THE PROBLEM. Wherever a line in the records contains the word "netlist", return that line.

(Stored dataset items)
● ● ●

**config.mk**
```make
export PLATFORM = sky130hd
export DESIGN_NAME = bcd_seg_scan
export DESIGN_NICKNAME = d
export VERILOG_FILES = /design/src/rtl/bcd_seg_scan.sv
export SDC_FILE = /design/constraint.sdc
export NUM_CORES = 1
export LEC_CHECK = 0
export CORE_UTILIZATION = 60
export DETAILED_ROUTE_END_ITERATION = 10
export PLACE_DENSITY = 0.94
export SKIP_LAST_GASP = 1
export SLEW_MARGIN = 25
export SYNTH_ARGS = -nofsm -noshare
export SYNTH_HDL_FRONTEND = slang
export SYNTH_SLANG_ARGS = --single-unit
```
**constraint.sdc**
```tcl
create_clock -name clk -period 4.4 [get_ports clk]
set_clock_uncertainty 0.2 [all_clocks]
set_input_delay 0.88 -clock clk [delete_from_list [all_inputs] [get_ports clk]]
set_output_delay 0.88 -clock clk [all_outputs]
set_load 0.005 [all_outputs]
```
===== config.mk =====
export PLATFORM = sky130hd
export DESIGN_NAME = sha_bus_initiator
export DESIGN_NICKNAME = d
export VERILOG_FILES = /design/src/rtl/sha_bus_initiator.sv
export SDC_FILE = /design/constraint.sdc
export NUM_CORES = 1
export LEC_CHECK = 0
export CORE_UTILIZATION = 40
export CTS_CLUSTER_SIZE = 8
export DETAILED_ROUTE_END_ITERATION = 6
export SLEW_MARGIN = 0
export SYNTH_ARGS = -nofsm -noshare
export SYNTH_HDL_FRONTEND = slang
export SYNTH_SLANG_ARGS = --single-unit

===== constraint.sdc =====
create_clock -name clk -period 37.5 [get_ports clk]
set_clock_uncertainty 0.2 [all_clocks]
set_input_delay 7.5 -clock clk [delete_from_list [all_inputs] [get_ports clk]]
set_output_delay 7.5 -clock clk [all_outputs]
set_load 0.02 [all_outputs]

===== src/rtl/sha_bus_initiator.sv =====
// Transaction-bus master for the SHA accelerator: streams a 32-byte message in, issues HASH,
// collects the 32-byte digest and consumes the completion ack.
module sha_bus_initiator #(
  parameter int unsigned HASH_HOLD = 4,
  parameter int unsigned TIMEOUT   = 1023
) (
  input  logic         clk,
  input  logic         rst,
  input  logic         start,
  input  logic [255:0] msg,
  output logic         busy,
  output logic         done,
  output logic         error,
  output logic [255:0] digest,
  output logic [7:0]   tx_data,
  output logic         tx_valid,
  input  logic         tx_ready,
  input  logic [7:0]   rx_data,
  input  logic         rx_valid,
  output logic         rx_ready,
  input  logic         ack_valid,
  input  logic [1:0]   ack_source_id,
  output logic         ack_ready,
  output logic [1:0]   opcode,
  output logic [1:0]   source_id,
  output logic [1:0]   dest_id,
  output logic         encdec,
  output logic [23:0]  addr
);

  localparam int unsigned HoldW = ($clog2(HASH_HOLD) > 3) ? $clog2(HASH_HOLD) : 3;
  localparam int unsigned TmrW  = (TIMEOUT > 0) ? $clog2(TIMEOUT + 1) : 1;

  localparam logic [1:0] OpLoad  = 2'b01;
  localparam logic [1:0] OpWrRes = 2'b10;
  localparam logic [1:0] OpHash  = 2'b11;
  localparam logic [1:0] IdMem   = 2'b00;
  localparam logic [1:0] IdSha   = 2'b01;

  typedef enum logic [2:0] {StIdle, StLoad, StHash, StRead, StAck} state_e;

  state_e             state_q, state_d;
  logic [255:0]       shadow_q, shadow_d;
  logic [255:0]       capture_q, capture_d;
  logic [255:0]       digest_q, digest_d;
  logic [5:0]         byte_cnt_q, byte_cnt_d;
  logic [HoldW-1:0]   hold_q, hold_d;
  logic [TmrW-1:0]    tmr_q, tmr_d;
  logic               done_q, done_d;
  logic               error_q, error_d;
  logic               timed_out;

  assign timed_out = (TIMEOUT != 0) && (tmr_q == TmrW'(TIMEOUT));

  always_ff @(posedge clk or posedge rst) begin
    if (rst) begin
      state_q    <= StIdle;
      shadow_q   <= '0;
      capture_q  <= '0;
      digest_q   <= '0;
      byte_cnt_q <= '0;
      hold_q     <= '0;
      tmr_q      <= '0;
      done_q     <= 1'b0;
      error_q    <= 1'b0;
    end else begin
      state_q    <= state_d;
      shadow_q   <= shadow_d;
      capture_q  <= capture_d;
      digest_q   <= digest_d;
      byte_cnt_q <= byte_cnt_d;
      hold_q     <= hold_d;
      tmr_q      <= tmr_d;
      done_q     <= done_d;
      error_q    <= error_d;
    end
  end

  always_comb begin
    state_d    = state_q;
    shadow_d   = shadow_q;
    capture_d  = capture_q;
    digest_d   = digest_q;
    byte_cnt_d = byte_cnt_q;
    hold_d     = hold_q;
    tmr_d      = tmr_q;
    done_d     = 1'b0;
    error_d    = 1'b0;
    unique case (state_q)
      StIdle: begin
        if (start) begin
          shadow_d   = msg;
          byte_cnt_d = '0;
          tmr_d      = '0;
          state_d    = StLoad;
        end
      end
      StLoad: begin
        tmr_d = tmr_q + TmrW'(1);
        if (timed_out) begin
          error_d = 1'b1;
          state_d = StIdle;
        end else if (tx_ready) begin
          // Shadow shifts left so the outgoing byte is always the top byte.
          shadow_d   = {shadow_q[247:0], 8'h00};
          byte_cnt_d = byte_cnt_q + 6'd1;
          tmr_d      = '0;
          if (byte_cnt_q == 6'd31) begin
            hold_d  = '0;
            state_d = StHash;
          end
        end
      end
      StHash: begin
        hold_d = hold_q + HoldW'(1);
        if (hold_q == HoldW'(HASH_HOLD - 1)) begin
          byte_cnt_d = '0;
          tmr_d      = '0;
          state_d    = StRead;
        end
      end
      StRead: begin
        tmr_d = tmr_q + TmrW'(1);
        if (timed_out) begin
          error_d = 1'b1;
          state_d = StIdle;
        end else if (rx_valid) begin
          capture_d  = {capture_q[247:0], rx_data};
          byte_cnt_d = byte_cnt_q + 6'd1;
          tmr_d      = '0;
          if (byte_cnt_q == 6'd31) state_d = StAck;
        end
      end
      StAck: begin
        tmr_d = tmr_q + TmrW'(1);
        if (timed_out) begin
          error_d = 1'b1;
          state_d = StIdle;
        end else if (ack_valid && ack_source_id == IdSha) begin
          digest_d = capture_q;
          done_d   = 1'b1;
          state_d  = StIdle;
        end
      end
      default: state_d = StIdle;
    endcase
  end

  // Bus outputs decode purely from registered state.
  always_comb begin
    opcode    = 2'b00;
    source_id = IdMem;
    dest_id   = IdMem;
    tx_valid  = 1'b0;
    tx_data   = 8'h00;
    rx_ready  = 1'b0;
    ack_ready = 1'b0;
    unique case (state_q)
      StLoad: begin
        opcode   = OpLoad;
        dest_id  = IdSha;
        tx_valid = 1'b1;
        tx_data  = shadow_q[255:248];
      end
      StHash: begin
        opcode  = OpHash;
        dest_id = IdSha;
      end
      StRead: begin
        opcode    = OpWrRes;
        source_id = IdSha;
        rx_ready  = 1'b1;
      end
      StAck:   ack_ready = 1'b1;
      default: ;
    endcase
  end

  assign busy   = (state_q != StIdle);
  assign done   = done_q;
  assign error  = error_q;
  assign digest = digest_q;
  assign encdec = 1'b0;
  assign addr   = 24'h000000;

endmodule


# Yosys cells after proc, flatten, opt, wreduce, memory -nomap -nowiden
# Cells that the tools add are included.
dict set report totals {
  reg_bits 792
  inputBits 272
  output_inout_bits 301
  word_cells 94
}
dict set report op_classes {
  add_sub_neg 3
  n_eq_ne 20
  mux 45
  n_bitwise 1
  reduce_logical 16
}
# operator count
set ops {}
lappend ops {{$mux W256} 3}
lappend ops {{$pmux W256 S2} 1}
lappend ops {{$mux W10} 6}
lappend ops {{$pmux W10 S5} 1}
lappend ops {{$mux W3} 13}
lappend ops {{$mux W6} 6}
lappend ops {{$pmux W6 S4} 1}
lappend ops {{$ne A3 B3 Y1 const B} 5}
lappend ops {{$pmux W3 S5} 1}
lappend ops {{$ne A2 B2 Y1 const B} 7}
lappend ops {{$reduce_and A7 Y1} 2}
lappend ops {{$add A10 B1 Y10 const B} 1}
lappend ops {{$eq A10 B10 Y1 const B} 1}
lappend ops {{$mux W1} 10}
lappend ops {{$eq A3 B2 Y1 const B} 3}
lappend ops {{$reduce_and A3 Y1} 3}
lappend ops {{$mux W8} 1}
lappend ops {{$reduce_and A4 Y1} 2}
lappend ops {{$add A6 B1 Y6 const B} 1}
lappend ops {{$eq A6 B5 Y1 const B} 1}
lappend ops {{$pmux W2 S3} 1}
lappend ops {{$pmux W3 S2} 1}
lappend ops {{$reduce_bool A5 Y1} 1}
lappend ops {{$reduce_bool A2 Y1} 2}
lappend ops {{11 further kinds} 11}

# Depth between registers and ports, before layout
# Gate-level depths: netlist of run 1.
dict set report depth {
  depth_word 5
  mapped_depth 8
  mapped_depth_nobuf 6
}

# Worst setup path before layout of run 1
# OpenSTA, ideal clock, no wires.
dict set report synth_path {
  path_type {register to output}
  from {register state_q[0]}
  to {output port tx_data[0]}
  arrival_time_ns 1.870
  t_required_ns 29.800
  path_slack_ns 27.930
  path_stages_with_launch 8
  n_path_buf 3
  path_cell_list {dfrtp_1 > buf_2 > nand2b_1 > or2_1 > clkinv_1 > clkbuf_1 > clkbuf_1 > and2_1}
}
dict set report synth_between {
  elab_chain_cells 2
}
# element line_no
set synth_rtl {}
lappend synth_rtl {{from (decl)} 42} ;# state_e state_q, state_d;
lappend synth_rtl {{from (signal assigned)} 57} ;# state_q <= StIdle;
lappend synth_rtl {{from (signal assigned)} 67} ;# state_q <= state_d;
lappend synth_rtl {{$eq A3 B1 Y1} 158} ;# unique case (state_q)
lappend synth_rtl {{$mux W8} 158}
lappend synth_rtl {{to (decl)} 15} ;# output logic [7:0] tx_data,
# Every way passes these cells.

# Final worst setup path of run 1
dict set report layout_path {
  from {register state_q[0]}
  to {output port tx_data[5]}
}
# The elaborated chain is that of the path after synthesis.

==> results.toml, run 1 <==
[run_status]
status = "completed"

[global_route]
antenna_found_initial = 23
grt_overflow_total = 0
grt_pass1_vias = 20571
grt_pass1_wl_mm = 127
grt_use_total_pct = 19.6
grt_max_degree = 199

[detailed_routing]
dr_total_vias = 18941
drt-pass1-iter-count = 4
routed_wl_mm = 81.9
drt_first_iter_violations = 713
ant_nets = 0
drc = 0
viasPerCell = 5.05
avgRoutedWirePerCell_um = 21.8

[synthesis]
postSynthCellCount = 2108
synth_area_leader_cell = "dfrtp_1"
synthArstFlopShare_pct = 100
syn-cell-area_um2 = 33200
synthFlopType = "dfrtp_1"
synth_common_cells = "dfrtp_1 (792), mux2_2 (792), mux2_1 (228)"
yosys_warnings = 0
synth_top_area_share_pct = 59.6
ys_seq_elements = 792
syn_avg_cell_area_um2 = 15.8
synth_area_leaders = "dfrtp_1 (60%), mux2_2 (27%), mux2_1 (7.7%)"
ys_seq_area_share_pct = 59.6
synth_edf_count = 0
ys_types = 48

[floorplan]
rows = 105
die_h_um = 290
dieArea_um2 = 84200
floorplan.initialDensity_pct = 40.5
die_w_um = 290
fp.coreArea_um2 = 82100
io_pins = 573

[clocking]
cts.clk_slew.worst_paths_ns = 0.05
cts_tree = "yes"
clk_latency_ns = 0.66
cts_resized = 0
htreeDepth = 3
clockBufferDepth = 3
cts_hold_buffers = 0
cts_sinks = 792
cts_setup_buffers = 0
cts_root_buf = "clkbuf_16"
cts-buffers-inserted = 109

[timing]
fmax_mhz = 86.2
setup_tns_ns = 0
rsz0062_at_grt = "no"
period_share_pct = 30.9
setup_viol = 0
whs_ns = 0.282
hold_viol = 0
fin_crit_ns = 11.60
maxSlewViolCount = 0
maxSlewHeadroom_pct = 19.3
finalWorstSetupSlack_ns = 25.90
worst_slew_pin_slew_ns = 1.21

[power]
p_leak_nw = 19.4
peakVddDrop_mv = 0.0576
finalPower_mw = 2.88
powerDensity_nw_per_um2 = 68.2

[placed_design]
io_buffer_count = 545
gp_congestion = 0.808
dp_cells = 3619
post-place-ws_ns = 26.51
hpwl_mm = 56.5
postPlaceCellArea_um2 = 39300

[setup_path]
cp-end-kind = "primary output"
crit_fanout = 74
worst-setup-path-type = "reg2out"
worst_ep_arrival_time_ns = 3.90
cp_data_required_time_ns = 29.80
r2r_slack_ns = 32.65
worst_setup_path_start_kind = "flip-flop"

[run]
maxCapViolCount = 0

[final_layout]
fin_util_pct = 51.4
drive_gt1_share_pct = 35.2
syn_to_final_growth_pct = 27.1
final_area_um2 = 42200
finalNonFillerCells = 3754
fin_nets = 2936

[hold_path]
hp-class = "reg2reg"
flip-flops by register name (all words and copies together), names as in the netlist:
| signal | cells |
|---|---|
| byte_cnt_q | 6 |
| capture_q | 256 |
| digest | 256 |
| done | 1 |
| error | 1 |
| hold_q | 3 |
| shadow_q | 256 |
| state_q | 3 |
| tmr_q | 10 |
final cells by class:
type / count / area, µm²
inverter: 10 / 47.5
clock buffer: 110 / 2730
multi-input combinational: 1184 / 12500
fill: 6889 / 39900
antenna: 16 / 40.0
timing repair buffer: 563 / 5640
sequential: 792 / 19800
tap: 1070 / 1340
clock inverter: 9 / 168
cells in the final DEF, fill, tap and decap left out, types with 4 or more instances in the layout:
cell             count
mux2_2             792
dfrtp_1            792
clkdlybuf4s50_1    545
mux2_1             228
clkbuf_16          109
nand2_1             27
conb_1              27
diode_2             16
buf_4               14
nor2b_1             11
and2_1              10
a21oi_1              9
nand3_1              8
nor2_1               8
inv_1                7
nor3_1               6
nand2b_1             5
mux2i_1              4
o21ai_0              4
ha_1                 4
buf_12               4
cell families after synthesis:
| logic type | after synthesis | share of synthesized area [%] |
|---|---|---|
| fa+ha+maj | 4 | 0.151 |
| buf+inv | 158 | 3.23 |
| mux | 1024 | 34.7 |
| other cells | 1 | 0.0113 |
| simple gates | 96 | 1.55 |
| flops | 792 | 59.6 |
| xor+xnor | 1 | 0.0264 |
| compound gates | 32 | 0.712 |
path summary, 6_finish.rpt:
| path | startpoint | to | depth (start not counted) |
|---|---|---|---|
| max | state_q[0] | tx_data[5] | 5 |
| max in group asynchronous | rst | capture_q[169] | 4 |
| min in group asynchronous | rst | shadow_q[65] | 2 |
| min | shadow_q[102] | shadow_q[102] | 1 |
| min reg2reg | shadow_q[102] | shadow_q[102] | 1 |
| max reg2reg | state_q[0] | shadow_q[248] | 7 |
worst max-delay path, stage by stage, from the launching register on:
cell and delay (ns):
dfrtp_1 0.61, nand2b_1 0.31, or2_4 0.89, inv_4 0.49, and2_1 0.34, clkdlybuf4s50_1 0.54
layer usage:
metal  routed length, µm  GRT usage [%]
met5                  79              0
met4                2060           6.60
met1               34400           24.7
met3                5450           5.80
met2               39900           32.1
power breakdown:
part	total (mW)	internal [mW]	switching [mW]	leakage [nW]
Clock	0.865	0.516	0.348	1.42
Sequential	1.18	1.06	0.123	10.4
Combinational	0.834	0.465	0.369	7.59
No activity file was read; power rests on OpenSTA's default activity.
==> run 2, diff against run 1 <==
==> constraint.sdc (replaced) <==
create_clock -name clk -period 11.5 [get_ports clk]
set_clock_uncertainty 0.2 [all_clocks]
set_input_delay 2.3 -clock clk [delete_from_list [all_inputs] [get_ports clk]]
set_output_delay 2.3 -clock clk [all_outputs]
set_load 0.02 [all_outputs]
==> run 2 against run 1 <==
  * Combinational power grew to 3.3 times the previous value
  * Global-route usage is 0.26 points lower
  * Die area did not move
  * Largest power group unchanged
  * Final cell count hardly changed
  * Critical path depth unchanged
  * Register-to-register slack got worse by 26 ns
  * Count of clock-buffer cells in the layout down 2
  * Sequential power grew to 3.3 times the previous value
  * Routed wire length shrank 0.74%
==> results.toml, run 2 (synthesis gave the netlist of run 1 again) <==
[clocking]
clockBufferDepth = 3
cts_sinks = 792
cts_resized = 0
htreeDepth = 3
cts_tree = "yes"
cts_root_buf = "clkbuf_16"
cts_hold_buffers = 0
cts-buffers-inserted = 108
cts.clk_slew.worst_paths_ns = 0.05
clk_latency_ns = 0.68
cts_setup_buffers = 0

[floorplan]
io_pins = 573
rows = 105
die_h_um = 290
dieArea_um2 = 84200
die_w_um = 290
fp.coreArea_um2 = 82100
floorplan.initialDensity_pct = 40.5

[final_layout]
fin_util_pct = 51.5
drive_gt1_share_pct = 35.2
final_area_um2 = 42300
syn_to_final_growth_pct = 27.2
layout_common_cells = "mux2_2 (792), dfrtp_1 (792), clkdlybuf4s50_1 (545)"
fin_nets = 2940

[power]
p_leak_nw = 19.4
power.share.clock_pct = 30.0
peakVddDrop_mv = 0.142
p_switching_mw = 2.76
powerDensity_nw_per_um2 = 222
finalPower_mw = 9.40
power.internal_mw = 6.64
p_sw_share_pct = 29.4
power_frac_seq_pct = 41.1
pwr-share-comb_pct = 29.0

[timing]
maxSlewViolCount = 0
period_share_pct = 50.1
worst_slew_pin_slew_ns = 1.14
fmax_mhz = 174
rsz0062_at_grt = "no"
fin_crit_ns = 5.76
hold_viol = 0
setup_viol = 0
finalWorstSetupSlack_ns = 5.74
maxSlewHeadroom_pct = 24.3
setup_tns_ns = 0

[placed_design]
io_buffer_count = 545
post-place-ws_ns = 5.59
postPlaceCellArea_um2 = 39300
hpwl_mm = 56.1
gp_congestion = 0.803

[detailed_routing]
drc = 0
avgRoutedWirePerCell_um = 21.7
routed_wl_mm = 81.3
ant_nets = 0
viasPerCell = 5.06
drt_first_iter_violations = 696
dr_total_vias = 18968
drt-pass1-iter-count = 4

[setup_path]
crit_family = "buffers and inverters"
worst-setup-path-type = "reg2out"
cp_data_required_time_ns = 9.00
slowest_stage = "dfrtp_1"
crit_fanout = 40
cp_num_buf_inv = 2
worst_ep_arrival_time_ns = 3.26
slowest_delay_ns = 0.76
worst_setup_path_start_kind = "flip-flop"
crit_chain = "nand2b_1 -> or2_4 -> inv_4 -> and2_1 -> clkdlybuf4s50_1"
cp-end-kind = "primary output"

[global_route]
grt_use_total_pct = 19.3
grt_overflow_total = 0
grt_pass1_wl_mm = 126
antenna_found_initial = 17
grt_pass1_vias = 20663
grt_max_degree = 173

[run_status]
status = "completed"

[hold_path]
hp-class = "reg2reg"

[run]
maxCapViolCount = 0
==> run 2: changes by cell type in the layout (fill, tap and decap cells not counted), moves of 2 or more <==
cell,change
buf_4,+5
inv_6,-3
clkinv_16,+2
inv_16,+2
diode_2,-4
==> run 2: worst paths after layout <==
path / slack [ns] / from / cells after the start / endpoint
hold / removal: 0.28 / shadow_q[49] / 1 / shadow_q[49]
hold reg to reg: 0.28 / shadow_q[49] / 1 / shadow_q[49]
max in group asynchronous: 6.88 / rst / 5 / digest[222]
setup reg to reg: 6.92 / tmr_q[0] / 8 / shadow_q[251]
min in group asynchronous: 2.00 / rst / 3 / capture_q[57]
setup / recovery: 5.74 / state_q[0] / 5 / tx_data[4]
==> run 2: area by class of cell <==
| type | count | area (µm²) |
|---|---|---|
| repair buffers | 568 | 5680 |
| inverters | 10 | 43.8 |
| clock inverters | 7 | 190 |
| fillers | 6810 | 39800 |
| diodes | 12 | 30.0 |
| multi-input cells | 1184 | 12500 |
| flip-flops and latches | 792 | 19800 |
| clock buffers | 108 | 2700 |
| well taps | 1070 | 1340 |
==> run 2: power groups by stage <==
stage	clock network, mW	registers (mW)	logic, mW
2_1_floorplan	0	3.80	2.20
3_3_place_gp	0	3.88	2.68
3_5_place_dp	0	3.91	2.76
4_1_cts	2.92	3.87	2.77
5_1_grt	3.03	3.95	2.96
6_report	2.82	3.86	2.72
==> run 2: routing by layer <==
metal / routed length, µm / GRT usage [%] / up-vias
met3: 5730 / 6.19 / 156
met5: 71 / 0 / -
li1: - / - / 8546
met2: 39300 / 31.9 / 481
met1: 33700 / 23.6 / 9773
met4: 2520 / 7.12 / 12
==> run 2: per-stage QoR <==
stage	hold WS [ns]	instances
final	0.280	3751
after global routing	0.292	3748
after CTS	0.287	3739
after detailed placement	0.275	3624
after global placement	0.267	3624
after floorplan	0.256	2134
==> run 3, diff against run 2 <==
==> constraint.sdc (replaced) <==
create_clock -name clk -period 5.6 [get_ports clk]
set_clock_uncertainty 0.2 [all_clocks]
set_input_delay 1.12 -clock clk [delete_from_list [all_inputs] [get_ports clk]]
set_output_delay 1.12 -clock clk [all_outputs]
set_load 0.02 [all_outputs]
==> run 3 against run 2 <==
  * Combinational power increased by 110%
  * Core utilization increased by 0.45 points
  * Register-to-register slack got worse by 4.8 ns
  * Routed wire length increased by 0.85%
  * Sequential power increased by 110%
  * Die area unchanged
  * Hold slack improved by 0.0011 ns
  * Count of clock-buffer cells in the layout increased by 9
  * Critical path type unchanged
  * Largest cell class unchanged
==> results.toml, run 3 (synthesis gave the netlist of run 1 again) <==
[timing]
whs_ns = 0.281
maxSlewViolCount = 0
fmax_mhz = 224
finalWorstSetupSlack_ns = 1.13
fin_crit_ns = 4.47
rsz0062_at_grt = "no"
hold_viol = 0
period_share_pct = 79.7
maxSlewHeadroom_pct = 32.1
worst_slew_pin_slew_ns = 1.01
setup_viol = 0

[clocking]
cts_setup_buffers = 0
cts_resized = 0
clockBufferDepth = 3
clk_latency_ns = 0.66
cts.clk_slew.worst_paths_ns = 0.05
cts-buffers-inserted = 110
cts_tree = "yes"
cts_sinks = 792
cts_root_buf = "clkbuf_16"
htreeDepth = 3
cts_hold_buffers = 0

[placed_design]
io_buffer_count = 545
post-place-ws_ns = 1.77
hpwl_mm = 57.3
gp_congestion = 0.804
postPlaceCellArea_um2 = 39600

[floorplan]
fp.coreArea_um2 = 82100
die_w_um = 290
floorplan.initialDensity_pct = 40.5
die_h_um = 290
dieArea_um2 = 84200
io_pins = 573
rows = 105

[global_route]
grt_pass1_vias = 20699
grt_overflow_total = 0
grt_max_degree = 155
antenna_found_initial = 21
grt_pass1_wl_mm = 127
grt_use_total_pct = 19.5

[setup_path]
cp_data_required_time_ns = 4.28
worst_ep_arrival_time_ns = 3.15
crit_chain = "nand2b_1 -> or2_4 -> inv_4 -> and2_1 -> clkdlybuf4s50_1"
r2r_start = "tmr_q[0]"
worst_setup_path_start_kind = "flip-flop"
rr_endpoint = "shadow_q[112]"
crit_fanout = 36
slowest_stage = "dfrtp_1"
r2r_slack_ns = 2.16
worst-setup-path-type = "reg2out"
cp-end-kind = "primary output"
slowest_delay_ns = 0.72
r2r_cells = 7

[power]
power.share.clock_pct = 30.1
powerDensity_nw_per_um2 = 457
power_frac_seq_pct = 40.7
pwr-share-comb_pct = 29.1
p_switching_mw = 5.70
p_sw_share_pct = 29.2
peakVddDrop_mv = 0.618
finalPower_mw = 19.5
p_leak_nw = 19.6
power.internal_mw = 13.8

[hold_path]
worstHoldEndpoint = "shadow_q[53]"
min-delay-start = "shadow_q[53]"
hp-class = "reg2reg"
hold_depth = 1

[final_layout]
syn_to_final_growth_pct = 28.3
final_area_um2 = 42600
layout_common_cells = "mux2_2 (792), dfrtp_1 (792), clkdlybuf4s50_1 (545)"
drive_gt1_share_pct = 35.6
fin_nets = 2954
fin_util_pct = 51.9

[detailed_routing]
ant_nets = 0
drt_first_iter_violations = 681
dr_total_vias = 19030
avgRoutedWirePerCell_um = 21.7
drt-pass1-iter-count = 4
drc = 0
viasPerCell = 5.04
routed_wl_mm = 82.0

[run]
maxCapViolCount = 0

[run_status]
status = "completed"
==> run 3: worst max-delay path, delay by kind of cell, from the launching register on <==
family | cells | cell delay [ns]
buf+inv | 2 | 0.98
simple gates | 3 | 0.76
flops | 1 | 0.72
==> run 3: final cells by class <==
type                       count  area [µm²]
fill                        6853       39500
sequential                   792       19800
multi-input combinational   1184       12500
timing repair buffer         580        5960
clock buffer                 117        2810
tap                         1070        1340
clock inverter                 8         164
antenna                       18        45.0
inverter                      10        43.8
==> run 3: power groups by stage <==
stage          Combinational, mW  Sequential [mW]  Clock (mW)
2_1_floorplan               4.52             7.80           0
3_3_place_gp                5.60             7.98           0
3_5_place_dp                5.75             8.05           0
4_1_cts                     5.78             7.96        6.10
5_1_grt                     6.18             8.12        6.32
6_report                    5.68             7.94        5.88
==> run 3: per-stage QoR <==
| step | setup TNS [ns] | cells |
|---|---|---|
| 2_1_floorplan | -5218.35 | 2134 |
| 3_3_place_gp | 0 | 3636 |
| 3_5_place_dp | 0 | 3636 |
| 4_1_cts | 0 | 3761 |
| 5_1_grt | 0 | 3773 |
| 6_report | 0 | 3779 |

● ● ●

EXERCISE RESPONSE.
# Gate-level depths: netlist of run 1.
flip-flops by register name (all words and copies together), names as in the netlist:
==> results.toml, run 2 (synthesis gave the netlist of run 1 again) <==
==> results.toml, run 3 (synthesis gave the netlist of run 1 again) <==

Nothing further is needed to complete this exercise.